José Luis Neyra (July 9, 1930 – November 6, 2019) was a Mexican photographer.

==Early life and career==
José Luis Neyra was born in 1930 in the Former Federal District of Mexico. Neyra (1930- 2019) was a Mexican photographer who devoted the majority of his career capturing the presence and day to day lives of people. He was a self taught photographer, but began working as a professional photographer in 1961.His admission into the Club Fotografico de Mexico in 1963, was his official and proper start of his profession. He wanted to prove that by photographing the human presence, the individual photographed becomes the protagonist of the photo itself, which tells the viewers a story that goes beyond a photo's visual aspect. Neyra believes that being able to encapsulate the world within an image is significant and defines what photography is about. In Neyra's photography, we see how he is able to portray his belief, he does so by photographing the subject in action and in the moment. Because of this, Neyra's work is labeled as "Spontaneous Photography," acting in the moment and waiting for the right moment in order to get his lucky shot.

Most of his photography is in black and white.Most of his photography is in black and white.

José Luis Neyra explored many themes through his photography: happiness, sadness, defeat, love, hope, nostalgia, age, struggle, dedication, religion, and pollution among others.

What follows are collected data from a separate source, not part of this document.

`src/rtl/multi_digit_lock.sv`:
```
// multi_digit_lock: digit-entry combination lock with code change and lockout.
// Optional feature macro: LOCKOUT_TIMER_EN (timed exit from ALARM).
//
// Ports:
//   clock       : single clock, all state updates on the rising edge
//   reset       : asynchronous active-low reset
//   digit_in    : digit value sampled when enter is high
//   enter       : single-cycle pulse, captures a digit or relocks
//   change      : single-cycle pulse, requests or aborts a code change
//   open        : lock released (registered decode of OPEN)
//   alarm       : lockout active (registered decode of ALARM)
//   new_mode    : new-code entry mode (registered decode of NEW_CODE)
//   digit_count : digits captured in the current sequence
//   tries_left  : remaining attempts before lockout
module multi_digit_lock #(
    parameter int DIGIT_W        = 4,
    parameter int NUM_DIGITS     = 4,
    parameter int MAX_TRIES      = 3,
    parameter int LOCKOUT_CYCLES = 1000,
    parameter logic [NUM_DIGITS*DIGIT_W-1:0] RESET_CODE = '0
) (
    input  logic                              clock,
    input  logic                              reset,
    input  logic [DIGIT_W-1:0]                digit_in,
    input  logic                              enter,
    input  logic                              change,
    output logic                              open,
    output logic                              alarm,
    output logic                              new_mode,
    output logic [$clog2(NUM_DIGITS+1)-1:0]   digit_count,
    output logic [3:0]                        tries_left
);

    localparam int CODE_W = NUM_DIGITS * DIGIT_W;
    localparam int CNT_W  = $clog2(NUM_DIGITS + 1);

    localparam logic [CNT_W-1:0] LAST  = CNT_W'(NUM_DIGITS - 1);
    localparam logic [CNT_W-1:0] ONE   = CNT_W'(1);
    localparam logic [3:0]       TRIES = 4'(MAX_TRIES);

    typedef enum logic [2:0] {
        LOCKED,
        CHECK,
        OPEN,
        NEW_CODE,
        ALARM
    } state_t;

    state_t state, state_n;

    logic [CODE_W-1:0] code, code_n;
    logic [CODE_W-1:0] entry, entry_n;
    logic [CODE_W-1:0] shifted;
    logic [CNT_W-1:0]  count, count_n;
    logic [3:0]        fails, fails_n;

`ifdef LOCKOUT_TIMER_EN
    localparam int LW = (LOCKOUT_CYCLES > 1) ? $clog2(LOCKOUT_CYCLES) : 1;
    localparam logic [LW-1:0] LOCK_END = LW'(LOCKOUT_CYCLES - 1);

    logic [LW-1:0] lock_cnt, lock_cnt_n;
`endif

    // First digit entered ends up in the most significant position.
    assign shifted = (entry << DIGIT_W) | CODE_W'(digit_in);

    always_comb begin
        state_n = state;
        code_n  = code;
        entry_n = entry;
        count_n = count;
        fails_n = fails;
`ifdef LOCKOUT_TIMER_EN
        lock_cnt_n = '0;
`endif
        unique case (state)
            LOCKED: begin
                if (enter) begin
                    entry_n = shifted;
                    count_n = count + ONE;
                    if (count == LAST) begin
                        state_n = CHECK;
                    end
                end
            end
            CHECK: begin
                count_n = '0;
                if (entry == code) begin
                    fails_n = '0;
                    state_n = OPEN;
                end else begin
                    fails_n = fails + 4'd1;
                    if (fails + 4'd1 >= TRIES) begin
                        state_n = ALARM;
                    end else begin
                        state_n = LOCKED;
                    end
                end
            end
            OPEN: begin
                if (enter) begin
                    state_n = LOCKED;
                end else if (change) begin
                    state_n = NEW_CODE;
                    count_n = '0;
                    entry_n = '0;
                end
            end
            NEW_CODE: begin
                if (change) begin
                    state_n = OPEN;
                    count_n = '0;
                    entry_n = '0;
                end else if (enter) begin
                    if (count == LAST) begin
                        // Commit the full new code on the final digit.
                        code_n  = shifted;
                        entry_n = '0;
                        count_n = '0;
                        state_n = LOCKED;
                    end else begin
                        entry_n = shifted;
                        count_n = count + ONE;
                    end
                end
            end
            ALARM: begin
`ifdef LOCKOUT_TIMER_EN
                if (lock_cnt == LOCK_END) begin
                    state_n = LOCKED;
                    fails_n = '0;
                end else begin
                    lock_cnt_n = lock_cnt + LW'(1);
                end
`else
                state_n = ALARM;
`endif
            end
            default: begin
                state_n = LOCKED;
                count_n = '0;
            end
        endcase
    end

    always_ff @(posedge clock or negedge reset) begin
        if (!reset) begin
            state    <= LOCKED;
            code     <= RESET_CODE;
            entry    <= '0;
            count    <= '0;
            fails    <= '0;
            open     <= 1'b0;
            alarm    <= 1'b0;
            new_mode <= 1'b0;
        end else begin
            state    <= state_n;
            code     <= code_n;
            entry    <= entry_n;
            count    <= count_n;
            fails    <= fails_n;
            open     <= (state == OPEN);
            alarm    <= (state == ALARM);
            new_mode <= (state == NEW_CODE);
        end
    end

`ifdef LOCKOUT_TIMER_EN
    always_ff @(posedge clock or negedge reset) begin
        if (!reset) begin
            lock_cnt <= '0;
        end else begin
            lock_cnt <= lock_cnt_n;
        end
    end
`endif

    assign digit_count = count;

    // Saturate so the count of remaining attempts never wraps.
    assign tries_left = (fails >= TRIES) ? 4'd0 : (TRIES - fails);

endmodule

```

“Metáforas” was one of José Luis Neyra's famous exhibitions and most recent exhibitions that was displayed in the Museo de Archivo de la Fotografía (Photography Archive museum) in 2012 and remained opened until 2014. Metáforas was a remembrance and an encomium of Neyra's career. The exhibition had 400 images total which captured the day to day lives of people in Mexico during the 60's, 70's, and 80's. It was basically like visiting a part of Mexico that is no longer there. The exhibition included what Neyra called "Short Stories," which were his photographs that were shown with noise in the background, the noises were environmental sounds or music which helped narrate the setting. What was impressive about his spontaneous work in this exhibition is that he obtained photos with amazing artistic compositions and great lighting. These photos were taken and produced by Neyra using traditional techniques, lacking technology, yet surpassing their time, serving as an example for many photographers decades later.

== Accomplishments ==
Neyra has been acknowledged by many institutions and has won many awards such as being recognized by The National Institute of Fine arts and Literature (INBAL)1976, He won the prize of the selection jury for the First International Photography contest, Venezuela in 1979, He was rewarded the first Photography Biennial in 1980, was Presented the Medal of Photographic Merit at the National Institute of Anthropology and History INAH, as well as The Ministry of Culture for his unpremeditated photography. the elegance behind an unexpected photo is what makes his photography great. His work has been displayed in multiple museums and galleries, for instance, some of the places that have exhibited Neyra's work have been, Casa del Lago, Carrillo Gil Art Museum, Mexico City, Palacio de Bellas Artes Museum, Mexico City, the Meridian International Center, Washington DC, the Nexus Gallery, Atlanta the Museum of Fine Arts Houston, and the Rijksmuseum, Amsterdam.

His death on November 6, 2019, was announced by the Mexican minister of Culture.